Legalist defined

Not long ago, I was talking with a beloved Christian friend about the listed qualifications of elders Paul teaches in 1 Timothy 3:2-7.  My insistence to abide by this list when considering what a pastor must be led her to gently confront me by calling me a legalist.  Ouch.  That sounds like such a bad word and it is used frequently amongst Christians when discussions about what the Bible says come up.  In the past few years of growth in knowledge of God’s Word, I strive to remain humble when confronted with an area of my life that I may be falling short in.  This is where genuine Christian accountability can perform at its best.

Being called a legalist is new for me, considering the flagrant ways I conducted myself in years past.  In fact, I’ve used it “against” others many a time.  Now come to find out, I was using it all wrong.  When we call a biblical Christian a legalist for referencing the Bible to assuage their case for belief in one thing or another, we’re misusing the term.  Unless we’re calling them out for using Bible verses to elevate abidance by, or above, one of the basic tenets of the gospel (salvation by faith alone, not by works).  Unless they’re implying that by the obedience of these verses, we will gain a greater righteousness before God.  If these Christians are proposing that following the words in the Bible are going to get them cleaner, farther and faster, they’re sorely mistaken.  That, in a nutshell, would be a Christian deserving to be labeled legalistic.

The other side of the matter is when Christians utilize the directives, as recorded in Scripture, to justify their case that carelessness is abound in one situation or another, they’re not, by definition, being legalistic.  As Pastor Kevin DeYoung quipped, “they’re being Christians.”  To be sure, we are not under law (Romans 6:14; Galatians 5:18), judged by what it says.  We are judged by God, whose laws are always righteous and, even through His mercies of sending Jesus to atone for our sins, His ways and desires for us to revere His laws aren’t abolished by Christ, but fulfilled (Matthew 5:17).  The New Testament books are filled with writings trying to convey this point to us, one so easily misunderstood when taken lightly to mean that God’s Law is no longer good.  It may not be in effect to the point where we need to follow it to achieve salvation, obviously, but His Law is always good because it is His (Romans 3:31; 1 John 5:3; Psalm 119).  Just as we claim His grace is good, we must also accept that His law is, too.
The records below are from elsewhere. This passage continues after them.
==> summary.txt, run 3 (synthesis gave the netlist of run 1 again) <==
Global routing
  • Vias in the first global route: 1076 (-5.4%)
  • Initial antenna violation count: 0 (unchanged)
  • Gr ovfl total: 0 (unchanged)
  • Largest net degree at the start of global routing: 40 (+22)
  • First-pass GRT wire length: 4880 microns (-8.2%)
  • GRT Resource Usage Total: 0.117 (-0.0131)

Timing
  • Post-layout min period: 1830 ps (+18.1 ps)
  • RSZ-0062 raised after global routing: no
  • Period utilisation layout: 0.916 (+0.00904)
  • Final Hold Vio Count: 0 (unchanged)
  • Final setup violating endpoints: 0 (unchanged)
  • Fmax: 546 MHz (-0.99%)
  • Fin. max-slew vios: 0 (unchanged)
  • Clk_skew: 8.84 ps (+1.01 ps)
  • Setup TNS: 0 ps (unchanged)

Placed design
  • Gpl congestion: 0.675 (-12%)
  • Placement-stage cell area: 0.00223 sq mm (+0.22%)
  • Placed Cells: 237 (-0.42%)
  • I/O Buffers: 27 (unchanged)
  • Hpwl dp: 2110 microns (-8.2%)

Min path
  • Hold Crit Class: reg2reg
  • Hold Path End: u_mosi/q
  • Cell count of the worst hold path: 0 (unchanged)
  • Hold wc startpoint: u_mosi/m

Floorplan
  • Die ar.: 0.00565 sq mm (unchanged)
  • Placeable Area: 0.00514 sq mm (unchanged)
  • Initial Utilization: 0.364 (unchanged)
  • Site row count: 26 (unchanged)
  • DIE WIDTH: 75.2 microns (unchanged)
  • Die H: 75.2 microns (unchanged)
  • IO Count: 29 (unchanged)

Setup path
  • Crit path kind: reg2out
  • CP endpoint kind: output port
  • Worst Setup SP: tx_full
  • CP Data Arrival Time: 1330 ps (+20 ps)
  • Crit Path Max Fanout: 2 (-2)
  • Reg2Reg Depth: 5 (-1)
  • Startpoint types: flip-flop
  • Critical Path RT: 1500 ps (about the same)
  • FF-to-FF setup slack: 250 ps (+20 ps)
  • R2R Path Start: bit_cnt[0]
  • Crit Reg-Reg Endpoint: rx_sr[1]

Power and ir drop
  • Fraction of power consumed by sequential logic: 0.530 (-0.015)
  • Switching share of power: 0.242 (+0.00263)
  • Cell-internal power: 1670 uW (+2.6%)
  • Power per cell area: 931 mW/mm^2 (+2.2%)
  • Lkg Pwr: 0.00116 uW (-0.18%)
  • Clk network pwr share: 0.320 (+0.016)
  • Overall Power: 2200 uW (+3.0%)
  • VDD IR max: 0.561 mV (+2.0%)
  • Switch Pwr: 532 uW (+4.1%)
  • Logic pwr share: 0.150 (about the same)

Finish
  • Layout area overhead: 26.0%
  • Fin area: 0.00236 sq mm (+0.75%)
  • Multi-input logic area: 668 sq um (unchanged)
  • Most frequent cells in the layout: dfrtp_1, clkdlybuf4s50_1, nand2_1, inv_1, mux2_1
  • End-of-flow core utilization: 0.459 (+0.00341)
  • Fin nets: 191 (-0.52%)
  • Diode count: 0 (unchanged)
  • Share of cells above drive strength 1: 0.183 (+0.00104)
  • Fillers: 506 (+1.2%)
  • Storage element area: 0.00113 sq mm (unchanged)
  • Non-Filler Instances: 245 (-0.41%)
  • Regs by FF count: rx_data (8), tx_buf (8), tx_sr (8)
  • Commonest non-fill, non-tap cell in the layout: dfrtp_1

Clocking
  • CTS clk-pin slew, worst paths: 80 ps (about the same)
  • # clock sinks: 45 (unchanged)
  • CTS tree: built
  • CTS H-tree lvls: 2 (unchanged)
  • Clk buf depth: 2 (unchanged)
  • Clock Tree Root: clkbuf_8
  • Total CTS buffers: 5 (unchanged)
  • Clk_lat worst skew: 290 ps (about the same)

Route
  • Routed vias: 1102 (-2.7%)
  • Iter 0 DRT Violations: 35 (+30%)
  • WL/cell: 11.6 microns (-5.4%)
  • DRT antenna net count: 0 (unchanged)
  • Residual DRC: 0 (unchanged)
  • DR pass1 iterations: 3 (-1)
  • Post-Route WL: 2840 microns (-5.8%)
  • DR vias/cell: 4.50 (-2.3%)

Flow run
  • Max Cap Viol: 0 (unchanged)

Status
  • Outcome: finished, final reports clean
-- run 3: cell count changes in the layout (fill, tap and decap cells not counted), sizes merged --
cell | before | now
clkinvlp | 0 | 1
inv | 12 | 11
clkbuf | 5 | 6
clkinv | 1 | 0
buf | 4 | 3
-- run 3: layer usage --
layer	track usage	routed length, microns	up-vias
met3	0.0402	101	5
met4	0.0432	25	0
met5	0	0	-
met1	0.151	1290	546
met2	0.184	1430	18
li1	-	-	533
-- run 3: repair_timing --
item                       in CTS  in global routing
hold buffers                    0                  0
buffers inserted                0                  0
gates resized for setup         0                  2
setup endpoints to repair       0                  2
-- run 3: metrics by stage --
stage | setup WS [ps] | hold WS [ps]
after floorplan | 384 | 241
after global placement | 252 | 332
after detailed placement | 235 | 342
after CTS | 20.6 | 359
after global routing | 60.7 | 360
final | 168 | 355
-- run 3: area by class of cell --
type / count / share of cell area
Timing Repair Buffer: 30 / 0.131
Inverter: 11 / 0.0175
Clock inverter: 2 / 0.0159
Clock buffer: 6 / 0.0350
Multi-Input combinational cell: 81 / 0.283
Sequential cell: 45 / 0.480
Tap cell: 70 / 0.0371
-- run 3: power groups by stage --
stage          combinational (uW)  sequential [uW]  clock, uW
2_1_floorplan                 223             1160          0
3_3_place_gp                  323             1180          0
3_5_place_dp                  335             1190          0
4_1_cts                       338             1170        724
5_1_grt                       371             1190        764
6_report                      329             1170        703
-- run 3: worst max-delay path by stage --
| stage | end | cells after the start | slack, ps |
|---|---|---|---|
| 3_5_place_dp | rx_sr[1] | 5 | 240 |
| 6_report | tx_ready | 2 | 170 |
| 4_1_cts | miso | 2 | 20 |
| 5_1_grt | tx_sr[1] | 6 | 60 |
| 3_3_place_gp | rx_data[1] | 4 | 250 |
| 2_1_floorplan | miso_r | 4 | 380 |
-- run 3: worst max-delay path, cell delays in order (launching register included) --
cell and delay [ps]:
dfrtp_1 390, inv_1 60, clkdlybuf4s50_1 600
This can be difficult to grasp, but much time is spent elaborating on it in the New Testament, so it is understandable that it causes so much confusion.  One way I try to work it out in my mind is to practice not being a Pharisee (see the seven woes in Matthew 23), which is to apply the laws of God to others with a self righteous attitude and one where I suggest these laws need to be obeyed in order to achieve salvation, rather than receive it.  So when in discussion with another believer, or even more so, in your own mind as you contemplate God and all that His grace and law encompasses, question whether your allegiance to obey to His commands is out of your desire to follow His Words because it is pleasing and He is deserving of it, or if your heart is desperately reaching for a salvation by works motivation.  We all err on either side at one time or another, so to be testing yourself consistently is prudent.  And, being tested by Scripture, foremost, and loving Christian brothers and sisters is a treasure not to go unrecognized.

Which leads me back to the issue that originated this post, the upholding of what Scripture views as requirements of our elders.  This is a singular case that emanates into the many other directives God gives us throughout His word.  To approach them with a pluralistic relativism puts the pressure on us as to whether we take God at His word, period. We must be careful when assessing which parts of the Bible we want to accept as “gospel truth.”  I admit that I have a painfully simplistic view when asserting that what He says, we honor, regardless of what direction our emotions or feelings lead us.  Because, as believers in the Trinitarian Godhead, we need to submit to His authority above all else. So what He deems as prerequisites for eldership is right, good, and just.  Although we may not understand the whys of what He states, we worship a God that gives us His laws and statues for our own good; which in reverence to His sovereignty, we must trust.